DATA TO PROCESS ->

>>>

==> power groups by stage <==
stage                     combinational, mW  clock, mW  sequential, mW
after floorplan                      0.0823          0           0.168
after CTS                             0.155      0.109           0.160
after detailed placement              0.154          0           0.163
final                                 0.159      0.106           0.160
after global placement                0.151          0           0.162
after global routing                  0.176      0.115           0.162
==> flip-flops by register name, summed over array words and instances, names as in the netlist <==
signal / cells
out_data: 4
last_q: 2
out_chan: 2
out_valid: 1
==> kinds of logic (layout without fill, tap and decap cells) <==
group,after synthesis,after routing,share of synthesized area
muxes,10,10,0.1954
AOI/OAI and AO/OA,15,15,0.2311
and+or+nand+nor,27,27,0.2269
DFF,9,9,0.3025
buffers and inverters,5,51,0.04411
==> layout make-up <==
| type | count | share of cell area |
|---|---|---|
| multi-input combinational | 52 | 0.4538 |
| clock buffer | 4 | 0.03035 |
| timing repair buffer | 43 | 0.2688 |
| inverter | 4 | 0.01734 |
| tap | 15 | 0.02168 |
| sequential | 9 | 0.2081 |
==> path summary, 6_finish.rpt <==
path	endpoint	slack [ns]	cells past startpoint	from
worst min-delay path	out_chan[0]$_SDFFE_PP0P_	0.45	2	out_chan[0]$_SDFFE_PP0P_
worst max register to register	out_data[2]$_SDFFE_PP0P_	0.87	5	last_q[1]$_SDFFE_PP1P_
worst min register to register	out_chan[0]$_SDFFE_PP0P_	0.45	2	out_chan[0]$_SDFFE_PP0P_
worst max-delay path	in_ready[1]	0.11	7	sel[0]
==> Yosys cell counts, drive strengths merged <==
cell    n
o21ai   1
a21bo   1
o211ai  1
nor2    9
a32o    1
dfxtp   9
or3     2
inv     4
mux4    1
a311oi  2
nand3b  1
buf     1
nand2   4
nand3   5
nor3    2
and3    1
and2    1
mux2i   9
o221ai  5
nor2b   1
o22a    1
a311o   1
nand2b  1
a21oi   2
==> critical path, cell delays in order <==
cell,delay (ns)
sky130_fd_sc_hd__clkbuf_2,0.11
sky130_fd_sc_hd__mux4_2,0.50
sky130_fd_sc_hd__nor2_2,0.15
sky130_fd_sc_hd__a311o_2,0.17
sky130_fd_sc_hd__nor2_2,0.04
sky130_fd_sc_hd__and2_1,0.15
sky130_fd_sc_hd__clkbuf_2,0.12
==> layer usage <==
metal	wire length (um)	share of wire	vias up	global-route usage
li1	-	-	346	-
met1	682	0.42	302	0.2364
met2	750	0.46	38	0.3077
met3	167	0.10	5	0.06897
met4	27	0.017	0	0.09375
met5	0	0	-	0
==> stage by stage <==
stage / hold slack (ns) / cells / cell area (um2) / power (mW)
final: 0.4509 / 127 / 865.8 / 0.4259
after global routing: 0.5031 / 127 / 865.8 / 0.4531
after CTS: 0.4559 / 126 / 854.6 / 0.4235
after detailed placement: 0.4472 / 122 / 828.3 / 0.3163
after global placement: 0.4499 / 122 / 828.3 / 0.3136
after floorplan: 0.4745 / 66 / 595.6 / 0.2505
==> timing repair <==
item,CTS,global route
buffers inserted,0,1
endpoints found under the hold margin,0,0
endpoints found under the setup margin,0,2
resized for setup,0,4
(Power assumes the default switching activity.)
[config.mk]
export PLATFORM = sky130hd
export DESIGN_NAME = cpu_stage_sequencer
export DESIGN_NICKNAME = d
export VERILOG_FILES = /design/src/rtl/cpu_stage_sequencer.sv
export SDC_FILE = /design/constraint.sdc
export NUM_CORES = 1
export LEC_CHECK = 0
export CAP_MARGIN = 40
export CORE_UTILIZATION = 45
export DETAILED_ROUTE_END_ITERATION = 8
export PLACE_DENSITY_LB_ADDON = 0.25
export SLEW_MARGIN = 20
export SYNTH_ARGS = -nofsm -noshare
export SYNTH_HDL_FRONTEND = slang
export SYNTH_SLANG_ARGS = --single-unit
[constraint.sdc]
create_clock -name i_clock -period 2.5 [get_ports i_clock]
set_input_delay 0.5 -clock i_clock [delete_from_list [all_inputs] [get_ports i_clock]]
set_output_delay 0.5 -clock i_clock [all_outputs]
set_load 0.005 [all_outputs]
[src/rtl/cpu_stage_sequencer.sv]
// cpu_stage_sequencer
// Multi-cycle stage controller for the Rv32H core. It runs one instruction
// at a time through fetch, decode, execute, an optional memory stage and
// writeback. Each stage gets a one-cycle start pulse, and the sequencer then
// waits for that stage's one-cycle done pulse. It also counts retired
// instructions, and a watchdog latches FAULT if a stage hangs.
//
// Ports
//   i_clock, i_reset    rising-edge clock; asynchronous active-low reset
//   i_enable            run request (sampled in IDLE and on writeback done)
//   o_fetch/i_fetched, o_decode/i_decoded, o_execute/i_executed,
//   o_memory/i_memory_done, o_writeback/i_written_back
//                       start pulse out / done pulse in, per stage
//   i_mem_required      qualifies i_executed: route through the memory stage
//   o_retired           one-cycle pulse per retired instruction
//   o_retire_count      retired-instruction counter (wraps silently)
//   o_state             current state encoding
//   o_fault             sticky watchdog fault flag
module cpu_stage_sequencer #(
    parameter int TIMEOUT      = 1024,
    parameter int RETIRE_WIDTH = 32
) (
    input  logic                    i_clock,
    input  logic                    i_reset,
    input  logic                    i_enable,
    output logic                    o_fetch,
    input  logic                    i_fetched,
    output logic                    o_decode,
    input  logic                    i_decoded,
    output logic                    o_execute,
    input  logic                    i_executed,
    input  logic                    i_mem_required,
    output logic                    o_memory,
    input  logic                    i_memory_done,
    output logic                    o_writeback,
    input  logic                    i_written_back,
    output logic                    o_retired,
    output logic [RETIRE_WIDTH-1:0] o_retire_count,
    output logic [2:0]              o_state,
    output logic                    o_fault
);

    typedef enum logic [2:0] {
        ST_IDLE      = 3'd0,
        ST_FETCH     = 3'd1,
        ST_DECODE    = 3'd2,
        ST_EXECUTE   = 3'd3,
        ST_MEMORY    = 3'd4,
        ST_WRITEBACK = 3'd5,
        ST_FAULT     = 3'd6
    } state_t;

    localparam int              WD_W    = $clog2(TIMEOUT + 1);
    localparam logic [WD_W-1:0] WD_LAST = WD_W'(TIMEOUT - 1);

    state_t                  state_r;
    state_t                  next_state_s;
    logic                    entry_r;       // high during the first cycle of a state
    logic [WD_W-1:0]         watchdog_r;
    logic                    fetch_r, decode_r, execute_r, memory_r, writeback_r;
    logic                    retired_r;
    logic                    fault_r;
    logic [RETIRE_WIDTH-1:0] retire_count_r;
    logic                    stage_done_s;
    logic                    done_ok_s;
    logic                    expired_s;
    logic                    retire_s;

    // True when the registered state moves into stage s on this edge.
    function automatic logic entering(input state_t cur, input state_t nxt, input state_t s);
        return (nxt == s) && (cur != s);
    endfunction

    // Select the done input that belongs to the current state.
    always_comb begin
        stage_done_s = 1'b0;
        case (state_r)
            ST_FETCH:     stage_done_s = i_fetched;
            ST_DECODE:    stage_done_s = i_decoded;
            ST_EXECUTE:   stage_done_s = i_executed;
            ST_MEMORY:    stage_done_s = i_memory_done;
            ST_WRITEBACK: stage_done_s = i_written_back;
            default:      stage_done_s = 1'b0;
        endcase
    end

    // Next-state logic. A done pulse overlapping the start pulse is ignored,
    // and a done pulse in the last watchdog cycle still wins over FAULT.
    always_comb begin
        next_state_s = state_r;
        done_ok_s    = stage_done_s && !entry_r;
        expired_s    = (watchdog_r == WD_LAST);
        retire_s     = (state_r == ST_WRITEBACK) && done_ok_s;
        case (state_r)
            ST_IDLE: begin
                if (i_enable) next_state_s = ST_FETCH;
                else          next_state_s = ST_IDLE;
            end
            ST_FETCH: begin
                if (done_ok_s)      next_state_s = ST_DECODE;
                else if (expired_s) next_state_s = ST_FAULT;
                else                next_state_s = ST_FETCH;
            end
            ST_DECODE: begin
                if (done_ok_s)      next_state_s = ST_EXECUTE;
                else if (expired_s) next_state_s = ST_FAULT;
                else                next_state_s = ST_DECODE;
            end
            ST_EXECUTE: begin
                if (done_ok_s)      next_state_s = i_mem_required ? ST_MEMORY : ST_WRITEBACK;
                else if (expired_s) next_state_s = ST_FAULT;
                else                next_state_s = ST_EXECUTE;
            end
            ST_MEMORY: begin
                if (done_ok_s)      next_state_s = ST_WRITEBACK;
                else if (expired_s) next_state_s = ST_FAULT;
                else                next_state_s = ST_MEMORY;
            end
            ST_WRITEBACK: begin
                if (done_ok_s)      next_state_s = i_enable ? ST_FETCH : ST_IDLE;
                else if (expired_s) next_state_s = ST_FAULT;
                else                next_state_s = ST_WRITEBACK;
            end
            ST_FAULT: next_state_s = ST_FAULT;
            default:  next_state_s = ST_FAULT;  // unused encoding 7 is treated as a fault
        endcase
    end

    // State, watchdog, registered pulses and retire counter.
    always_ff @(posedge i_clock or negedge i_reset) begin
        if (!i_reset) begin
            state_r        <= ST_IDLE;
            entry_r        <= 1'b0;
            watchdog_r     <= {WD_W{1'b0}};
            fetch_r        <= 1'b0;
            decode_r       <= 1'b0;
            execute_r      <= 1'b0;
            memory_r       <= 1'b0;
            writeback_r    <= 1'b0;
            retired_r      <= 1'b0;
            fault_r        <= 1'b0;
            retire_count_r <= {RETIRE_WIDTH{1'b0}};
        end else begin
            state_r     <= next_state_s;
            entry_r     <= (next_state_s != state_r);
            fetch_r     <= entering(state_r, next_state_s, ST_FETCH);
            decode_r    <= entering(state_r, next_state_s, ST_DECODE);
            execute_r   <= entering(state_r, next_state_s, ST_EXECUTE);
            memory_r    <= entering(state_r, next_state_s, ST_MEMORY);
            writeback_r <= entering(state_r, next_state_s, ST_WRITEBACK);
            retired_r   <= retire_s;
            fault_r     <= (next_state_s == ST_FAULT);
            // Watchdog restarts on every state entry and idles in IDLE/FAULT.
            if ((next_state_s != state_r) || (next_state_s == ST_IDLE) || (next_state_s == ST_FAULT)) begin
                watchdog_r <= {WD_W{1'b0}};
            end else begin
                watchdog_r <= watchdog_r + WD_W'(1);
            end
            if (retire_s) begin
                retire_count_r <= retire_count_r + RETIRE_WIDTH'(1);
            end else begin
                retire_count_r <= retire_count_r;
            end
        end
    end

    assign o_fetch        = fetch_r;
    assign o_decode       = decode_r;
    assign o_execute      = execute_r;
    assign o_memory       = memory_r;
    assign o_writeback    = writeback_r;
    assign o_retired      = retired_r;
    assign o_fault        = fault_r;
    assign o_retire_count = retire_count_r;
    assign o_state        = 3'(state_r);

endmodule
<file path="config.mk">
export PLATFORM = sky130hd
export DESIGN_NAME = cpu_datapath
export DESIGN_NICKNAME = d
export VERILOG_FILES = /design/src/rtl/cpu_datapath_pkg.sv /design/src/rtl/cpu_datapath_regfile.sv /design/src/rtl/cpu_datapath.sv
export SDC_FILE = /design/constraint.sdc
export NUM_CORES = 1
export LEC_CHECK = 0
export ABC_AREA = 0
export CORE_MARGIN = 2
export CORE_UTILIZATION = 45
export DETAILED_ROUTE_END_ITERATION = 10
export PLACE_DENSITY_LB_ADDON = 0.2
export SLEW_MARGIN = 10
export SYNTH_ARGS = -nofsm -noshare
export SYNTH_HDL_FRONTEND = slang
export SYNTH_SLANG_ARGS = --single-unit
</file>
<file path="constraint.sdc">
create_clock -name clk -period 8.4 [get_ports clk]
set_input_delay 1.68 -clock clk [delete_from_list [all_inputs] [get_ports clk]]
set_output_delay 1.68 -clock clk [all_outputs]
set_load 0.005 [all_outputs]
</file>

<<<

EXERCISE DIRECTIONS ->
Only one stretch of the data above is needed. Restate it word for word, from the line containing "9 | 0.2081 |" through the line containing "after detailed placement: 0.4472", both ends included.

RESPONSE BELOW ->
| sequential | 9 | 0.2081 |
==> path summary, 6_finish.rpt <==
path	endpoint	slack [ns]	cells past startpoint	from
worst min-delay path	out_chan[0]$_SDFFE_PP0P_	0.45	2	out_chan[0]$_SDFFE_PP0P_
worst max register to register	out_data[2]$_SDFFE_PP0P_	0.87	5	last_q[1]$_SDFFE_PP1P_
worst min register to register	out_chan[0]$_SDFFE_PP0P_	0.45	2	out_chan[0]$_SDFFE_PP0P_
worst max-delay path	in_ready[1]	0.11	7	sel[0]
==> Yosys cell counts, drive strengths merged <==
cell    n
o21ai   1
a21bo   1
o211ai  1
nor2    9
a32o    1
dfxtp   9
or3     2
inv     4
mux4    1
a311oi  2
nand3b  1
buf     1
nand2   4
nand3   5
nor3    2
and3    1
and2    1
mux2i   9
o221ai  5
nor2b   1
o22a    1
a311o   1
nand2b  1
a21oi   2
==> critical path, cell delays in order <==
cell,delay (ns)
sky130_fd_sc_hd__clkbuf_2,0.11
sky130_fd_sc_hd__mux4_2,0.50
sky130_fd_sc_hd__nor2_2,0.15
sky130_fd_sc_hd__a311o_2,0.17
sky130_fd_sc_hd__nor2_2,0.04
sky130_fd_sc_hd__and2_1,0.15
sky130_fd_sc_hd__clkbuf_2,0.12
==> layer usage <==
metal	wire length (um)	share of wire	vias up	global-route usage
li1	-	-	346	-
met1	682	0.42	302	0.2364
met2	750	0.46	38	0.3077
met3	167	0.10	5	0.06897
met4	27	0.017	0	0.09375
met5	0	0	-	0
==> stage by stage <==
stage / hold slack (ns) / cells / cell area (um2) / power (mW)
final: 0.4509 / 127 / 865.8 / 0.4259
after global routing: 0.5031 / 127 / 865.8 / 0.4531
after CTS: 0.4559 / 126 / 854.6 / 0.4235
after detailed placement: 0.4472 / 122 / 828.3 / 0.3163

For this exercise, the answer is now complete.